6.3. Control through genetic resistance
18The use of resistant common bean cultivars is the most efficient management strategy against root rot diseases. This approach is especially appropriate for small farmers with low inputs. However, the strategy requires the development of adapted common bean cultivars with resistance to all the major root rot pathogens that prevail in a given bean growing region (Abawi et al., 2006).

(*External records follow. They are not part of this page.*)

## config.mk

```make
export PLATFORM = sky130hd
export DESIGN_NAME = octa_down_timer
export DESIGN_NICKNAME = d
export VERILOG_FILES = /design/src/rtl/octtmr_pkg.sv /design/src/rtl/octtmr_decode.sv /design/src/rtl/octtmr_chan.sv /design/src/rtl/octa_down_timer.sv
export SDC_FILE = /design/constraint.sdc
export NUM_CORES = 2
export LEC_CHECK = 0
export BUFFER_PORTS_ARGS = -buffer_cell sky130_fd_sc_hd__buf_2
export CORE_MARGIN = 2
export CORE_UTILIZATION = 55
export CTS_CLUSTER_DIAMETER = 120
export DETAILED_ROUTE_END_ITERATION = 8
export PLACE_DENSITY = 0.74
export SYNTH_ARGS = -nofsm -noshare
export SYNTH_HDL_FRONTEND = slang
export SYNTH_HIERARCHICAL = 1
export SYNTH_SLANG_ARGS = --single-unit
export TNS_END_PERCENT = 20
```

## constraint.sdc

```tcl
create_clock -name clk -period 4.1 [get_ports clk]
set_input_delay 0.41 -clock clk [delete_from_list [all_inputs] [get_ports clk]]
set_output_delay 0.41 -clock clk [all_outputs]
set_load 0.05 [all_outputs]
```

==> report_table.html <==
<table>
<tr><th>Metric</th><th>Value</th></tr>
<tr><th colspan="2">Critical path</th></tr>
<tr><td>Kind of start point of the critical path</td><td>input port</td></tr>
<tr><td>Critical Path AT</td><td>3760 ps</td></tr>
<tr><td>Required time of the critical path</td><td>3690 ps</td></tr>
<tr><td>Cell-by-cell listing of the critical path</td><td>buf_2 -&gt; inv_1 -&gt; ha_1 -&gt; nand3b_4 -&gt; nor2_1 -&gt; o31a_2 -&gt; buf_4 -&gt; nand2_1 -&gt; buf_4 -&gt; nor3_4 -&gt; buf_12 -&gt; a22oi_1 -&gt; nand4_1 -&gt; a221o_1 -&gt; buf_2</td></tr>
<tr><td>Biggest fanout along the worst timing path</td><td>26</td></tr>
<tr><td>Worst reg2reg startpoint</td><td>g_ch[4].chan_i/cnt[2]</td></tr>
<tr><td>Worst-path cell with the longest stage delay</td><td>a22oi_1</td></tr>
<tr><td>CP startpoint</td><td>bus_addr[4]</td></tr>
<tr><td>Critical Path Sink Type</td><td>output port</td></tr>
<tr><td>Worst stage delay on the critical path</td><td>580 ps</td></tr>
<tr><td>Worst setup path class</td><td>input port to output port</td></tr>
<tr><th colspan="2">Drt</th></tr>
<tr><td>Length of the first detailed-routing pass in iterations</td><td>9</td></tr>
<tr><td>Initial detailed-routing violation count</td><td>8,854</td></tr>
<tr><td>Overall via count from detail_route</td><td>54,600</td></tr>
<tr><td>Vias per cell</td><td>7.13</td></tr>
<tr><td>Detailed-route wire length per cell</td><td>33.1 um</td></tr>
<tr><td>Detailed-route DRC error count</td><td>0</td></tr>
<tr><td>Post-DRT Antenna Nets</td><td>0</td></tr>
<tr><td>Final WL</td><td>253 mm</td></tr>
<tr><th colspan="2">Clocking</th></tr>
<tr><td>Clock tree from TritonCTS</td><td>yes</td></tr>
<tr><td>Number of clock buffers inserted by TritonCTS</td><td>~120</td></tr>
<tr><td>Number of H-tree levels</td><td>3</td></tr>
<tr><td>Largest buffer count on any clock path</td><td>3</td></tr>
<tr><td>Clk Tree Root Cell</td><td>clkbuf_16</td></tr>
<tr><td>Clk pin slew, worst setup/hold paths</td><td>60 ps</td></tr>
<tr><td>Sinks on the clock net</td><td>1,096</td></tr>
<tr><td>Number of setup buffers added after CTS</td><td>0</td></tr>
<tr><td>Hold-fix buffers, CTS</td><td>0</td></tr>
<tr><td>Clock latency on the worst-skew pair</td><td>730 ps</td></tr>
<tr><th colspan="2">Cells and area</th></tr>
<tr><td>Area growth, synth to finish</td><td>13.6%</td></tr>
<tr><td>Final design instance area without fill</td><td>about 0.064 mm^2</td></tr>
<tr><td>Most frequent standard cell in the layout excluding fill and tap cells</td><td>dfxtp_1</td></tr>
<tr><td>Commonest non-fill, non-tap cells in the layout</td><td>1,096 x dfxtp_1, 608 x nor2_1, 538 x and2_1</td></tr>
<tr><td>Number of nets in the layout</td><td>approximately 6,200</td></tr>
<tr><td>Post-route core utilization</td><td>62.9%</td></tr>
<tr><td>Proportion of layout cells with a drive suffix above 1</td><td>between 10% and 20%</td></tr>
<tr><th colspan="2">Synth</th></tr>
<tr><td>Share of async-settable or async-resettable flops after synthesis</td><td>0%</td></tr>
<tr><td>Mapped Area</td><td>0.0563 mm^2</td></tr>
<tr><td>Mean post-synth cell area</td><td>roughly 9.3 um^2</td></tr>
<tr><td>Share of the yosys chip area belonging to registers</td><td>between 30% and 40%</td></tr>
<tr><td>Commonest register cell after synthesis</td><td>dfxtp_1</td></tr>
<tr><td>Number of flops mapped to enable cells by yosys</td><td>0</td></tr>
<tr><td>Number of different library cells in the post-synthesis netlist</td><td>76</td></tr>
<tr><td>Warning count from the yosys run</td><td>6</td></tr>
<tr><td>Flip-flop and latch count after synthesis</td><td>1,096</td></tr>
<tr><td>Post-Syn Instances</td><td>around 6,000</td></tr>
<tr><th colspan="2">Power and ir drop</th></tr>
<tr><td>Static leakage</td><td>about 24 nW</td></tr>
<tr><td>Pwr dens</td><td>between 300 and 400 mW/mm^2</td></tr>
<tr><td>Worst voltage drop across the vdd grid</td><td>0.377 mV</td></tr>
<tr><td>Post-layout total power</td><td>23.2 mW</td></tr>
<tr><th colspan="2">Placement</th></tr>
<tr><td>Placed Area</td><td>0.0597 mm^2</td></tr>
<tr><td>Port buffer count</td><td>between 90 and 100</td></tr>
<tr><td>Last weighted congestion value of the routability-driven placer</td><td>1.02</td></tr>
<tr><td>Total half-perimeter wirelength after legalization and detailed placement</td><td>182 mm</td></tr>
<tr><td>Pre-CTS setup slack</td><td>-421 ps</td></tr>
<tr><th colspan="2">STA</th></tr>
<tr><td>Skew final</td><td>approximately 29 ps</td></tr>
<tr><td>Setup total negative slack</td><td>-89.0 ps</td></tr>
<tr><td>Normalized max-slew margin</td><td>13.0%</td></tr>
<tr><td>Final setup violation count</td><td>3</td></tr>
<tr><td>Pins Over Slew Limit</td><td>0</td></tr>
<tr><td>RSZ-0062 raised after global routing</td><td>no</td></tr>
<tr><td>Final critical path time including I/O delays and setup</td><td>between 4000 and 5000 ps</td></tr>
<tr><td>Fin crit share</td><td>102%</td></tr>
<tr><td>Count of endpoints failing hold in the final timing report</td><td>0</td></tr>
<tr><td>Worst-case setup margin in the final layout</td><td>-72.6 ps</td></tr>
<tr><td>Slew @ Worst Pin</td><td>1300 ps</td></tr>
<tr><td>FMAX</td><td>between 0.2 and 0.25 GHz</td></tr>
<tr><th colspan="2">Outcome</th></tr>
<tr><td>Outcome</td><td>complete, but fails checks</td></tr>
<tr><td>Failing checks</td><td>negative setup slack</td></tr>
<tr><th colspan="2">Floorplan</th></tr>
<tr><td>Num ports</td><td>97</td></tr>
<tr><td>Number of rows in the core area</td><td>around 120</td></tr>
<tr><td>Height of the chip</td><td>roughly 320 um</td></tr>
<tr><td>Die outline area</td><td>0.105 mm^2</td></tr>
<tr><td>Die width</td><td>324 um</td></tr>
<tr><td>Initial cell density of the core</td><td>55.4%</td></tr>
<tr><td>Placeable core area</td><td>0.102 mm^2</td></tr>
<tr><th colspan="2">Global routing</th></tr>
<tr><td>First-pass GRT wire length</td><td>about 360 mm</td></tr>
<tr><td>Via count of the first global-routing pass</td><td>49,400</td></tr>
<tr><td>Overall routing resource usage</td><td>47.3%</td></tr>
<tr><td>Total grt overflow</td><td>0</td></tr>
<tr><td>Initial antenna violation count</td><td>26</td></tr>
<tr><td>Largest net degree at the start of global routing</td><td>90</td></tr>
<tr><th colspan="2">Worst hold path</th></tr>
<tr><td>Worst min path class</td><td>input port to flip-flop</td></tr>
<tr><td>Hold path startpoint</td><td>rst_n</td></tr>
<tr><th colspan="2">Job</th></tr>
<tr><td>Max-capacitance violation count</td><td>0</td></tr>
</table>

19Plant resistance to diseases is defined as the ability of the host plant to hinder the growth and/or development of the pathogen (Parlevliet, 1979). Van der Plank (1963) classified plant resistance into two main categories: vertical and horizontal. Vertical resistance is race-specific and is characterized by specific interactions between the plant genotypes (or varieties) and the pathogen races (or strains). On the other hand, horizontal resistance is race-non-specific and is characterized by the absence of any specific interaction between host and pathogen genotypes (Robinson, 1987). The studies of Otsyula et al. (1998) and of Buruchara et al. (2001) aimed to identify resistance to P. ultimum root rot within Phaseolus vulgaris, through the evaluation of artificial inoculation under screenhouse conditions. In those studies, an isolate from P. ultimum was chosen for the artificial inoculation, due to its wide distribution and severity in East and Central Africa, as reported by Mukalazi (2004). The tested common bean materials belonged to the two major genepools of the food legume, i.e. the Mesoamerican and Andean genepool (as identified by Singh et al., 1991). The severity of lesions on the roots of the bean plants was scored using the CIAT 1-9 scale (as devised by Van Schoonhoven et al., 1987).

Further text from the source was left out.